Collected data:
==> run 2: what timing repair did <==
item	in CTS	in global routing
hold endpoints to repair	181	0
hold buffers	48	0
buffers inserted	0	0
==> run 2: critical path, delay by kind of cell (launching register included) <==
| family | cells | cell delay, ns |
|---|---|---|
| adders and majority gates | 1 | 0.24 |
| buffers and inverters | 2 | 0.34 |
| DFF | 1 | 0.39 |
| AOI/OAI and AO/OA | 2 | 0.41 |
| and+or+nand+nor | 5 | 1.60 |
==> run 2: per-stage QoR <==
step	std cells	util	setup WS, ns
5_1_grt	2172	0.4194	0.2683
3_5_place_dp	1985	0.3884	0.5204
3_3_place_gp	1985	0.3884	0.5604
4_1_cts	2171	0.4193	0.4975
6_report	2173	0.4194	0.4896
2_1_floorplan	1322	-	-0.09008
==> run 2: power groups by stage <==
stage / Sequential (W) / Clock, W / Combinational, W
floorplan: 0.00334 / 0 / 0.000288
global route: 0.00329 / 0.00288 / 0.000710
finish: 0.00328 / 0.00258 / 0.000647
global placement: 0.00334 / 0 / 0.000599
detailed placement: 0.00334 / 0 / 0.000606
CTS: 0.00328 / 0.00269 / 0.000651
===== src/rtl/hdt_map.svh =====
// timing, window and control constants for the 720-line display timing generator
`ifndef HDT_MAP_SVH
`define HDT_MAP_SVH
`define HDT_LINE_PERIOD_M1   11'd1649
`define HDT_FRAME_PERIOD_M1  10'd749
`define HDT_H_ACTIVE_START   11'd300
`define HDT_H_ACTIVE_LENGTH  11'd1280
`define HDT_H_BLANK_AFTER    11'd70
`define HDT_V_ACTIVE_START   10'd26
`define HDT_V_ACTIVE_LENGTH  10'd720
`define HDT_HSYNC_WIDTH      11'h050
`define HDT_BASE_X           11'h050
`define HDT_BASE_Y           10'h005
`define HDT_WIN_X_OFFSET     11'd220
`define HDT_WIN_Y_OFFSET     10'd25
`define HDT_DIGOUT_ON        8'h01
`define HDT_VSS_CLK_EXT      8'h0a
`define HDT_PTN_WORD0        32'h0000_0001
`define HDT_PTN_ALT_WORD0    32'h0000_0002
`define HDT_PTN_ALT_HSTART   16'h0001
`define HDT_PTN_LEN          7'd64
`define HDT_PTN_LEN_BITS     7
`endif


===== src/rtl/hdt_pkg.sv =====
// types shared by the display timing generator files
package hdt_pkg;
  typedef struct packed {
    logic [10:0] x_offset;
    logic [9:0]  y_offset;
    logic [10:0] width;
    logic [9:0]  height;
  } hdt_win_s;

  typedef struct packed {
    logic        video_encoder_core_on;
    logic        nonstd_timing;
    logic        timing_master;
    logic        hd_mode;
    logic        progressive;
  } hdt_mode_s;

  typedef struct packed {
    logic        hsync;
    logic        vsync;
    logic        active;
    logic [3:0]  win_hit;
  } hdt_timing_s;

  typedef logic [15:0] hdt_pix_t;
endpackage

--

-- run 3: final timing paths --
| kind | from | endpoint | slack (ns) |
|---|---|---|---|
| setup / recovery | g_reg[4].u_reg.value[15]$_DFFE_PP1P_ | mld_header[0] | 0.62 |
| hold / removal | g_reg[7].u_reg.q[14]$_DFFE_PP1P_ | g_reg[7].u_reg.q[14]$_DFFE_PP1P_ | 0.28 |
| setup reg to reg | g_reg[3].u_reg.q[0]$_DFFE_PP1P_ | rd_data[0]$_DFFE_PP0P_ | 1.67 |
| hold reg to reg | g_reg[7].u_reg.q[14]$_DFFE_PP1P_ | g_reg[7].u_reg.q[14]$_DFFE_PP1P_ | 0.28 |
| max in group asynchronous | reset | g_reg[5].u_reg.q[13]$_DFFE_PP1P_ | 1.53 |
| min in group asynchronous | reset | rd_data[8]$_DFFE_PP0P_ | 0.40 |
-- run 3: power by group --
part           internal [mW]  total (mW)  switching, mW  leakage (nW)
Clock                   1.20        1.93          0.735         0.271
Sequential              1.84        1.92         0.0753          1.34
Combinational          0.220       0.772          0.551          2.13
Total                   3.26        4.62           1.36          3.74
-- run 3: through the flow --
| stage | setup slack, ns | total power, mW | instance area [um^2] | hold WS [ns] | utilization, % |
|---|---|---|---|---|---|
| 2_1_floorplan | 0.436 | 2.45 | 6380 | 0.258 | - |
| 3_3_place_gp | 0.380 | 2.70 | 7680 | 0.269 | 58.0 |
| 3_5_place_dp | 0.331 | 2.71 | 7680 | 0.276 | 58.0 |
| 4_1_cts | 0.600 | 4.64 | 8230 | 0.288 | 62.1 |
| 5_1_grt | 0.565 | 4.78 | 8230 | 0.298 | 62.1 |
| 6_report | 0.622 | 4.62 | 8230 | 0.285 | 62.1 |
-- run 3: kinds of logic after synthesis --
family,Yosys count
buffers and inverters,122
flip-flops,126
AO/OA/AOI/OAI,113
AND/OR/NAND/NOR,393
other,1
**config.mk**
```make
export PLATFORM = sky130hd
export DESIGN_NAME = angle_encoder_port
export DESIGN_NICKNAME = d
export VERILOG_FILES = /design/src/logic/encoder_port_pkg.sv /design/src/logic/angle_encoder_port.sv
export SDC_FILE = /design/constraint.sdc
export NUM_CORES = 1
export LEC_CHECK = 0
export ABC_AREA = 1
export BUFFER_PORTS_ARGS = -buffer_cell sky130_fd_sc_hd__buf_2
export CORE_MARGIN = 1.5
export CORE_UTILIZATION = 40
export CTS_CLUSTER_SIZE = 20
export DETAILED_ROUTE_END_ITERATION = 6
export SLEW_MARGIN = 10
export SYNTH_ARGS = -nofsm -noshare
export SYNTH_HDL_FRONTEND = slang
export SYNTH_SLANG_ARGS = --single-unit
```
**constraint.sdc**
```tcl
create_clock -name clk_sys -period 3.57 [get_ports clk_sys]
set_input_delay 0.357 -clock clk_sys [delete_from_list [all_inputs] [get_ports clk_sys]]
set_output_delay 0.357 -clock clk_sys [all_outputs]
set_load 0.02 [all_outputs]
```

==

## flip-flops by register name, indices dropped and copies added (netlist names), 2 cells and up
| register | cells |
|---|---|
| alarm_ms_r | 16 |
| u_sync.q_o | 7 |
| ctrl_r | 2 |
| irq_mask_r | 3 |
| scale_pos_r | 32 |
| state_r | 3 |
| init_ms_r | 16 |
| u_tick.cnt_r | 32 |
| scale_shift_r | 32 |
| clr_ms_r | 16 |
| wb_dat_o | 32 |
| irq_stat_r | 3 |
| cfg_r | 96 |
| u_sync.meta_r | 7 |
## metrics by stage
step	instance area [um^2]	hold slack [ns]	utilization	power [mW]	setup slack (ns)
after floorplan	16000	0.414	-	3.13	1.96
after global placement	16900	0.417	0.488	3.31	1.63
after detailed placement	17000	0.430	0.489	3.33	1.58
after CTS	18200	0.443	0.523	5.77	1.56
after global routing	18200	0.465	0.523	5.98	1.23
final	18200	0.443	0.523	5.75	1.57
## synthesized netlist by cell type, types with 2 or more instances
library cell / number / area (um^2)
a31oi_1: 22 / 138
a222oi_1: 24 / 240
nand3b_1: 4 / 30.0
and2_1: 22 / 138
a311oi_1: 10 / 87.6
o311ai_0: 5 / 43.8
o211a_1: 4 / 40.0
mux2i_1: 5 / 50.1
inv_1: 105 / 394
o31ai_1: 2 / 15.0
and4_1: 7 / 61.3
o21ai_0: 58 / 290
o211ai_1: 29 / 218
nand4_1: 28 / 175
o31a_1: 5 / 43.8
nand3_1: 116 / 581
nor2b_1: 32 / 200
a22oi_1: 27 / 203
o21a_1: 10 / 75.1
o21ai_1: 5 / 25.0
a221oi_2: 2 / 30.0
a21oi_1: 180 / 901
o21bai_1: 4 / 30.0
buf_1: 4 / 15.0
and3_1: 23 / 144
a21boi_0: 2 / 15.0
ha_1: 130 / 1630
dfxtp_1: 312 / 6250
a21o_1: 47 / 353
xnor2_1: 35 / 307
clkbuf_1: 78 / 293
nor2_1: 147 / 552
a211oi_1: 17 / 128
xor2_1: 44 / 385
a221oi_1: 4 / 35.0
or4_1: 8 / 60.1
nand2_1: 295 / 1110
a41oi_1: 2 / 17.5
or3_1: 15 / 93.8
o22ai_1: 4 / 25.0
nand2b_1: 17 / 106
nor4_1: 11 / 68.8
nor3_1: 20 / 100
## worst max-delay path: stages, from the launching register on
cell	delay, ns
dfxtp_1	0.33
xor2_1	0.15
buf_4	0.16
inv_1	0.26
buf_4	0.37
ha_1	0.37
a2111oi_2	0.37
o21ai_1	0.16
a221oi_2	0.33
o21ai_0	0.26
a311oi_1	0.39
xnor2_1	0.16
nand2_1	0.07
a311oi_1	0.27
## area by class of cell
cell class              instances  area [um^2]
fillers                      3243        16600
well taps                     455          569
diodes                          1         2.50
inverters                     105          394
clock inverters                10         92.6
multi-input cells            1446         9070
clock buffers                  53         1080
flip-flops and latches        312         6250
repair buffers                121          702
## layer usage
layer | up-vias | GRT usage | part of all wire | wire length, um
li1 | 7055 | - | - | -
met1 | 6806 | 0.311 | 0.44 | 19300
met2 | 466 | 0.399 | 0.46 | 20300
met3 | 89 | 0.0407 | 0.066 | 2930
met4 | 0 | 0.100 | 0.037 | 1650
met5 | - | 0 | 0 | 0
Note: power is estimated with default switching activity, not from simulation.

> [Exercise description] Among the lines above, find those that contain the word "repair" and copy them.

> [Answer space]
==> run 2: what timing repair did <==
hold endpoints to repair	181	0
repair buffers                121          702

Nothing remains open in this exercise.